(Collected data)
☆ ☆ ☆ ☆ ☆

<file path="config.mk">
export PLATFORM = sky130hd
export DESIGN_NAME = pad_acc_scheduler
export DESIGN_NICKNAME = d
export VERILOG_FILES = /design/src/rtl/pad_acc_scheduler.sv
export SDC_FILE = /design/constraint.sdc
export NUM_CORES = 1
export LEC_CHECK = 0
export ABC_CLOCK_PERIOD_IN_PS = 6800
export BUFFER_PORTS_ARGS = -buffer_cell sky130_fd_sc_hd__buf_2
export CORE_MARGIN = 10
export CORE_UTILIZATION = 40
export CTS_CLUSTER_DIAMETER = 40
export CTS_CLUSTER_SIZE = 25
export DETAILED_ROUTE_END_ITERATION = 16
export PLACE_DENSITY_LB_ADDON = 0.25
export SETUP_SLACK_MARGIN = 0.2
export SLEW_MARGIN = 20
export SYNTH_ARGS = -nofsm -noshare
export SYNTH_HDL_FRONTEND = slang
export SYNTH_SLANG_ARGS = --single-unit
</file>
<file path="constraint.sdc">
create_clock -name clk -period 6.8 [get_ports clk]
set_clock_uncertainty 0.15 [all_clocks]
set_input_delay 0.68 -clock clk [delete_from_list [all_inputs] [get_ports clk]]
set_output_delay 0.68 -clock clk [all_outputs]
set_load 0.01 [all_outputs]
</file>
<file path="src/rtl/pad_acc_scheduler.sv">
// Round-robin shared pad-and-accumulate path for NUM_CH sample requesters with framed output.
// Optional: define SPGD_PAD_SIGN_EXT_EN to sign-extend samples into the left pad.
module pad_acc_scheduler #(
    parameter int unsigned NUM_CH      = 4,
    parameter int unsigned IN_WIDTH    = 12,
    parameter int unsigned OUT_WIDTH   = 48,
    parameter int unsigned L_PAD_WIDTH = 4,
    parameter int unsigned R_PAD_WIDTH = 32,
    parameter int unsigned FRAME_LEN   = 16
) (
    input  logic                        clk,
    input  logic                        rst,
    input  logic                        en,
    input  logic                        clear,
    input  logic [NUM_CH-1:0]           req_valid,
    input  logic [NUM_CH*IN_WIDTH-1:0]  req_data,
    output logic [NUM_CH-1:0]           req_ready,
    output logic                        out_valid,
    input  logic                        out_ready,
    output logic [OUT_WIDTH-1:0]        out_data,
    output logic [$clog2(NUM_CH)-1:0]   out_ch
);

    localparam int unsigned ChW  = $clog2(NUM_CH);
    localparam int unsigned CntW = (FRAME_LEN > 1) ? $clog2(FRAME_LEN) : 1;
    localparam logic [CntW-1:0] CntLast = CntW'(FRAME_LEN - 1);
    localparam logic [ChW-1:0]  ChLast  = ChW'(NUM_CH - 1);
    localparam logic [ChW:0]    ChCount = (ChW + 1)'(NUM_CH);

    if (L_PAD_WIDTH + IN_WIDTH + R_PAD_WIDTH != OUT_WIDTH) begin : g_bad_width
        $error("pad_acc_scheduler: L_PAD_WIDTH + IN_WIDTH + R_PAD_WIDTH must equal OUT_WIDTH");
    end
    if (NUM_CH < 2 || NUM_CH > 16) begin : g_bad_num_ch
        $error("pad_acc_scheduler: NUM_CH must be in 2..16");
    end
    if (FRAME_LEN < 1) begin : g_bad_frame_len
        $error("pad_acc_scheduler: FRAME_LEN must be at least 1");
    end

    logic [OUT_WIDTH-1:0] acc_q [NUM_CH];
    logic [OUT_WIDTH-1:0] acc_d [NUM_CH];
    logic [CntW-1:0]      cnt_q [NUM_CH];
    logic [CntW-1:0]      cnt_d [NUM_CH];
    logic [ChW-1:0]       rr_q, rr_d;
    logic                 out_valid_q, out_valid_d;
    logic [OUT_WIDTH-1:0] out_data_q, out_data_d;
    logic [ChW-1:0]       out_ch_q, out_ch_d;

    logic [IN_WIDTH-1:0]  sample_arr [NUM_CH];
    logic [NUM_CH-1:0]    eligible;
    logic [NUM_CH-1:0]    grant;
    logic [ChW-1:0]       gidx;
    logic                 hs;
    logic                 out_busy;
    logic [IN_WIDTH-1:0]  sample;
    logic [OUT_WIDTH-1:0] pad;
    logic [OUT_WIDTH-1:0] sum;

    for (genvar i = 0; i < NUM_CH; i++) begin : g_unpack
        assign sample_arr[i] = req_data[i*IN_WIDTH +: IN_WIDTH];
    end

    assign out_busy = out_valid_q & ~out_ready;

    // A frame-completing sample is held back only while the output cannot take it.
    always_comb begin
        eligible = '0;
        for (int i = 0; i < NUM_CH; i++) begin
            eligible[i] = req_valid[i] & en & ~clear & ~rst
                        & ~((cnt_q[i] == CntLast) & out_busy);
        end
    end

    always_comb begin
        logic [ChW:0]   slot;
        logic [ChW-1:0] idx;
        grant = '0;
        gidx  = '0;
        hs    = 1'b0;
        slot  = '0;
        idx   = '0;
        for (int k = 0; k < NUM_CH; k++) begin
            slot = {1'b0, rr_q} + (ChW + 1)'(k);
            if (slot >= ChCount) begin
                slot = slot - ChCount;
            end
            idx = slot[ChW-1:0];
            if (!hs && eligible[idx]) begin
                grant[idx] = 1'b1;
                gidx       = idx;
                hs         = 1'b1;
            end
        end
    end

    assign sample = sample_arr[gidx];

`ifdef SPGD_PAD_SIGN_EXT_EN
    assign pad = {{L_PAD_WIDTH{sample[IN_WIDTH-1]}}, sample, {R_PAD_WIDTH{1'b0}}};
`else
    assign pad = {{L_PAD_WIDTH{1'b0}}, sample, {R_PAD_WIDTH{1'b0}}};
`endif

    assign sum = acc_q[gidx] + pad;

    always_comb begin
        acc_d       = acc_q;
        cnt_d       = cnt_q;
        rr_d        = rr_q;
        out_valid_d = out_valid_q;
        out_data_d  = out_data_q;
        out_ch_d    = out_ch_q;

        if (out_valid_q && out_ready) begin
            out_valid_d = 1'b0;
        end

        if (clear) begin
            for (int i = 0; i < NUM_CH; i++) begin
                acc_d[i] = '0;
                cnt_d[i] = '0;
            end
        end else if (hs) begin
            rr_d = (gidx == ChLast) ? '0 : gidx + 1'b1;
            if (cnt_q[gidx] == CntLast) begin
                // A completing frame overrides the drain of the previous result.
                acc_d[gidx] = '0;
                cnt_d[gidx] = '0;
                out_valid_d = 1'b1;
                out_data_d  = sum;
                out_ch_d    = gidx;
            end else begin
                acc_d[gidx] = sum;
                cnt_d[gidx] = cnt_q[gidx] + 1'b1;
            end
        end
    end

    always_ff @(posedge clk) begin
        if (rst) begin
            for (int i = 0; i < NUM_CH; i++) begin
                acc_q[i] <= '0;
                cnt_q[i] <= '0;
            end
            rr_q        <= '0;
            out_valid_q <= 1'b0;
            out_data_q  <= '0;
            out_ch_q    <= '0;
        end else begin
            for (int i = 0; i < NUM_CH; i++) begin
                acc_q[i] <= acc_d[i];
                cnt_q[i] <= cnt_d[i];
            end
            rr_q        <= rr_d;
            out_valid_q <= out_valid_d;
            out_data_q  <= out_data_d;
            out_ch_q    <= out_ch_d;
        end
    end

    assign req_ready = grant;
    assign out_valid = out_valid_q;
    assign out_data  = out_data_q;
    assign out_ch    = out_ch_q;

endmodule

</file>
After elaboration in Yosys (flattened, before gate mapping) --
Index checks and enable logic that the tools add are counted.
Operators by class: order comparisons 14, eq/ne operators 6, mux-type cells 54, bitwise logic cells 36, $add $sub $neg 10, reduce and logical (&&, ||, !) cells 15
Operators with widths (number):
- $and A192 B192 Y192 | 1
- $bwmux W192 | 1
- $mux W192 | 1
- $not A192 Y192 | 1
- $mux W48 | 3
- $bmux W48 S2 | 1
- $demux W48 S2 | 1
- $add A48 B44 Y48 | 1
- $mux W4 | 7
- $bmux W12 S2 | 1
- $mux W12 | 2
- $and A1 B1 Y1 | 21
- $eq A4 B4 Y1 const B | 5
- $mux W2 | 9
- $and A16 B16 Y16 | 1
- $bwmux W16 | 1
- $mux W1 | 16
- $mux W16 | 1
- $not A16 Y16 | 1
- $ge A3 B3 Y1 const B | 4
- $lt A2 B3 Y1 const B | 4
- $or A4 B4 Y4 | 3
- $logic_and A1 B1 Y1 | 9
- $bmux W1 S2 | 4
- other kinds (18) | 36
Word-level totals: output and inout bits 55, register bits after elaboration 261

Depth between registers and ports, before layout --
word-level depth 25, depth in mapped cells 25, gate-level depth less buffers 22

Least setup slack after synthesis --
Ideal clock, no wire load.
path type input port to flip-flop, start input port clear, end register out_data_q[46] (netlist: out_data[46]), path buffers 4, setup slack 1.207 ns, data required time 6.512 ns, arrival 5.305 ns, stages 23, cells stage by stage nor2_2 nand3_1 o22a_1 o21ai_1 nand2_1 clkbuf_1 inv_1 clkbuf_1 buf_1 clkbuf_1 a31oi_1 ha_1 fa_1 a21o_1 a21oi_1 o21bai_1 a21oi_1 o21bai_1 a21oi_1 a211o_1 nor3_1 xor2_1 a211oi_1
On the way: cells in the longest elaborated chain, start to end 22
Ends and longest elaborated chain:
- start, declared | RTL line 14 | input logic clear,
- $not A1 Y1 (no line) (*)
- $and A1 B1 Y1 (2 in a row) | RTL line 69 | eligible[i] = req_valid[i] & en & ~clear & ~rst
- $and A1 B1 Y1 | RTL line 70 | & ~((cnt_q[i] == CntLast) & out_busy);
- $bmux W1 S2 | RTL line 88 | if (!hs && eligible[idx]) begin
- $mux W1 (not written as such) | RTL line 88
- $mux W1 | RTL line 88
- $logic_not A1 Y1 | RTL line 88
- $logic_and A1 B1 Y1 | RTL line 88
- [... 2 more ...]
- $logic_and A1 B1 Y1 | RTL line 88
- $mux W1 | RTL line 88
- $logic_not A1 Y1 | RTL line 88
- $logic_and A1 B1 Y1 | RTL line 88
- $mux W2 (*) | RTL line 88
- named net gidx[1] | RTL line 52 | logic [ChW-1:0] gidx;
- $not A2 Y3 (not written as such) (*) | RTL line 96, 104, 125
- branches (longest 5 deep; another with $add A48 B44 Y48)
- end signal, assigned | RTL line 156 | out_data_q <= out_data_d;
- end, declared | RTL line 46 | logic [OUT_WIDTH-1:0] out_data_q, out_data_d;
Mark *: on every way through the listed nets, which the timed path passes. The select of a mux whose other input is x is not followed. A chain may end at the register's enable or synchronous reset.

Worst setup path in the final report --
start register cnt_q[14] (netlist bit), end register acc_q[46] (netlist bit)
On the way: cells in the longest elaborated chain, start to end 24
Ends and longest elaborated chain:
- start, declared | RTL line 42 | logic [CntW-1:0] cnt_q [NUM_CH];
- start signal, assigned by index | RTL line 152 | cnt_q[i] <= cnt_d[i];
- branches (longest 24 deep; another with $eq A4 B4 Y1)
- end signal, assigned by index | RTL line 151 | acc_q[i] <= acc_d[i];
- end, declared | RTL line 40 | logic [OUT_WIDTH-1:0] acc_q [NUM_CH];
Parallel ways; which one is timed is not known. The select of a mux whose other input is x is not followed.

==> summary.md <==
| Metric | Value |
|---|---|
| Setup-failing EPs final | `0` |
| DRC viols | `0` |
| Post-DRT Antenna Nets | `0` |
| Async S/R FF share, synth | `0%` |
| Final wirelength | `39,900 um` |
| Synth Net Count | `1,865` |
| Unrepaired setup endpoints after global routing | `false` |
| Cell taking the most area after synthesis | `dfxtp_1` |
| Chip width | `204 um` |
| Post-synthesis cell type count | `58` |
| Maximum VDD drop | `0.181 mV` |
| Post-CTS Hold Fix Bufs | `0` |
| Initial Utilization | `40.4%` |
| Fraction of the mapped netlist area in simple logic gates | `26.4%` |
| Crit-path cells | `nand4_1 -> o21ai_0 -> o22a_1 -> a41oi_1 -> a21boi_4 -> nor2_4 -> clkinv_1 -> buf_4 -> buf_4 -> nand2_1 -> and3_1 -> a31oi_1 -> ha_1 -> inv_1 -> o21bai_1 -> a21oi_1 -> o21bai_1 -> a21oi_1 -> a211o_1 -> nor3_1 -> xor2_1 -> o31ai_1` |
| Post-CTS setup buffers | `0` |
| Sequential element share of the synthesized area | `38.7%` |
| Routed len/inst | `17.3 um` |
| CP max FO | `22` |
| #FFs+latches synth | `261` |
| Pwr Total | `4400 uW` |
| GRT Total Usage | `18.7%` |
| Cell count after synthesis | `1,786` |
| Reg clk slew, reported paths | `0.06 ns` |
| Crit end category | `flip-flop` |
| Leak Pwr | `0.00543 uW` |
| Buffers added on ports | `111` |
| Worst hold path endpoint | `out_data[32]` |
| Final Hold Viols | `0` |
| CP arrival | `6.09 ns` |
| Mux cell area share after synthesis | `3.15%` |
| Fill cells | `3,300` |
| Share of the synthesized area in the top cell type | `38.7%` |
| Mapped cell area | `13,500 um2` |
| Area growth, synth to finish | `17.4%` |
| Vias/cell | `5.56` |
| CTS sink cnt | `261` |
| First-pass GRT wire length | `65,300 um` |
| Utilization after layout | `47.4%` |
| YS warnings | `0` |
| Dpl hpwl | `24,100 um` |
| Status | `finished, final reports clean` |
| Post_cts resized | `0` |
| Syn avg cell area | `7.57 um2` |
| Top_reg_cell synth | `dfxtp_1` |
| Share of layout cells above drive strength 1 | `14.6%` |
| Hold depth | `2` |
| Row count | `67` |
| Main combinational cell family by area after synthesis | `simple AND/OR/NAND/NOR gates` |
| Grt ovf | `0` |
| Slowest cell delay on critical path | `0.51 ns` |
| GPL Wtd Cong | `0.863` |
| Depth of the most critical reg-to-reg path | `22` |
| Number of max-cap violations | `0` |
| Critical Path RT | `7.04 ns` |
| Tmin final | `5.85 ns` |
| Worst reg2reg endpoint | `acc_q[46]` |
| Register area | `5230 um2` |
| Compound-Gate Fraction of Synth Area | `22.8%` |
| F_max | `0.171 GHz` |
| Hold Crit Class | `reg -> reg` |
| Vias in the first global route | `12,400` |
| Total core area | `33,400 um2` |
| Largest net degree at the start of global routing | `83` |
| Post-synthesis xor/xnor area fraction | `0.972%` |
| Reg2reg start | `cnt_q[14]` |
| Crit-path slowest cell | `o21ai_0` |
| Adder-cell share of the synthesized area | `2.09%` |
| Synth top area cells | `dfxtp_1 (39%), nand2_1 (10%), o21a_1 (7.3%), nand3_1 (7.0%), nor2_1 (4.2%)` |
| Pre-Repair DR Iteration Count | `5` |
| Post-Layout Inst Area | `15,900 um2` |
| Number of DRC markers in iteration 0 | `832` |
| Worst Setup Path Type | `reg -> reg` |
| Pwr Density | `277 nW/um2` |
| H-tree Lvls | `2` |
| Final period util | `86.0%` |
| Multi-input gate area | `7540 um2` |
| Die area | `41,500 um2` |
| Die H | `204 um` |
| # diodes | `0` |
| TritonCTS buffer count | `44` |
| Via count | `12,800` |
| HP Start | `out_data[32]` |
| Worst-Margin Slew | `1.08 ns` |
| Clk_lat worst skew | `0.54 ns` |
| Hold slack | `0.302 ns` |
| Number of synthesized flops with an enable pin | `0` |
| Final Net Count | `1,902` |
| Clock tree buffer depth | `3` |
| Slew HR | `28.0%` |
| CP startpoint kind | `flip-flop` |
| Root Buffer | `clkbuf_16` |
| Max-slew violations | `0` |
| I/O pin cnt | `112` |
| Antenna violations before repair | `0` |
| TNS Setup | `0 ns` |
| R2R setup slack | `0.95 ns` |
| Post-DP Area | `14,300 um2` |
| CTS tree | `built` |
==> flip-flops by register name (all words and copies together) (netlist names) <==
| register | flops |
|---|---|
| acc_q | 192 |
| out_data | 48 |
| cnt_q | 16 |
| out_ch | 2 |
| rr_q | 2 |
| out_valid | 1 |
==> worst max-delay path by stage <==
stage                         start      endpoint  slack (ns)  cells after the start
final                     cnt_q[14]     acc_q[46]        0.95                     22
after global routing      cnt_q[14]  out_data[46]        0.52                     22
after CTS                   rr_q[0]     acc_q[46]        1.00                     22
after detailed placement  out_ready     acc_q[46]        0.66                     23
after global placement          rst  out_data[46]        0.79                     24
after floorplan               clear  out_data[46]        1.21                     23
==> cells by family after synthesis <==
kind of cell               count (synthesis)
adders and majority gates                 22
AOI/OAI and AO/OA                        432
and+or+nand+nor                          814
xor gates and xnor gates                  15
muxes                                     40
buffers and inverters                    202
DFF                                      261
==> Yosys cell counts (all sizes together), types with 2 or more instances <==
library cell,n
mux4,2
o21bai,3
buf,38
nor4,2
o31ai,12
nand2,369
a211oi,13
and3,32
or2,4
nand4,7
clkbuf,112
inv,52
a311oi,4
o211ai,2
o21ai,87
o22ai,3
nor3,8
a221o,8
a22o,5
nor2b,39
ha,21
a22oi,2
o211a,3
or3,2
xor2,8
o221a,2
a21o,3
mux2i,38
a21oi,82
dfxtp,261
nor2,155
o22a,3
nand3,189
xnor2,7
a31oi,32
and2,4
o311ai,32
o21a,131
==> area by class of cell <==
class	instances	share of cell area (%)
inverters	52	1.23
clock inverters	31	2.45
flip-flops and latches	261	32.9
well taps	448	3.53
clock buffers	51	7.29
repair buffers	141	5.00
multi-input cells	1323	47.6
==> worst max-delay path: cells and delay by family (launching register included) <==
family / cells / cell delay, ns
AO/OA/AOI/OAI: 11 / 2.32
XOR/XNOR: 1 / 0.37
adder cells (fa/ha/maj): 1 / 0.35
buffers and inverters: 4 / 1.21
flip-flops: 1 / 0.38
AND/OR/NAND/NOR: 5 / 0.89
==> per-layer routing <==
metal / global-route usage [%] / up-vias / share of wire [%]
li1: - / 6260 / -
met4: 5.04 / 0 / 1.6
met1: 24.3 / 6153 / 45
met3: 3.19 / 53 / 6.4
met2: 31.3 / 367 / 47
met5: 0 / - / 0
==> report_power, final <==
part	switching (uW)	internal, uW
Combinational	393	156
Clock	852	1450
Sequential	7.53	1540
Total	1250	3140
==> cell usage in the layout, fill, tap and decap left out, types with 4 or more instances in the layout <==
cell type	instances
nand2_1	364
dfxtp_1	261
nand3_1	187
nor2_1	152
o21a_1	131
buf_2	111
o21ai_0	83
a21oi_1	82
inv_1	48
clkbuf_16	44
nor2b_1	39
mux2i_1	38
and3_1	32
a31oi_1	32
buf_4	29
o311ai_2	28
ha_1	21
a211oi_1	13
o31ai_1	12
a221o_1	8
xor2_1	8
inv_6	8
nand4_1	7
nor3_1	7
xnor2_1	7
clkinvlp_4	6
nand2_2	5
a22o_1	5
clkinv_4	5
bufinv_16	5
a311oi_1	4
and2_1	4
o311ai_1	4
clkbuf_1	4
==> through the flow <==
| stage | setup WS, ns | instances |
|---|---|---|
| 2_1_floorplan | 1.21 | 1786 |
| 3_3_place_gp | 0.790 | 2225 |
| 3_5_place_dp | 0.659 | 2225 |
| 4_1_cts | 1.00 | 2307 |
| 5_1_grt | 0.523 | 2307 |
| 6_report | 0.950 | 2307 |
Note: power is estimated with default switching activity, not from simulation.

☆ ☆ ☆ ☆ ☆

Set down, from the entries above, exactly the lines from the one with "Synth top area" up to and including the one with "Worst-Margin Slew |", and no other lines.

Task answer.
| Synth top area cells | `dfxtp_1 (39%), nand2_1 (10%), o21a_1 (7.3%), nand3_1 (7.0%), nor2_1 (4.2%)` |
| Pre-Repair DR Iteration Count | `5` |
| Post-Layout Inst Area | `15,900 um2` |
| Number of DRC markers in iteration 0 | `832` |
| Worst Setup Path Type | `reg -> reg` |
| Pwr Density | `277 nW/um2` |
| H-tree Lvls | `2` |
| Final period util | `86.0%` |
| Multi-input gate area | `7540 um2` |
| Die area | `41,500 um2` |
| Die H | `204 um` |
| # diodes | `0` |
| TritonCTS buffer count | `44` |
| Via count | `12,800` |
| HP Start | `out_data[32]` |
| Worst-Margin Slew | `1.08 ns` |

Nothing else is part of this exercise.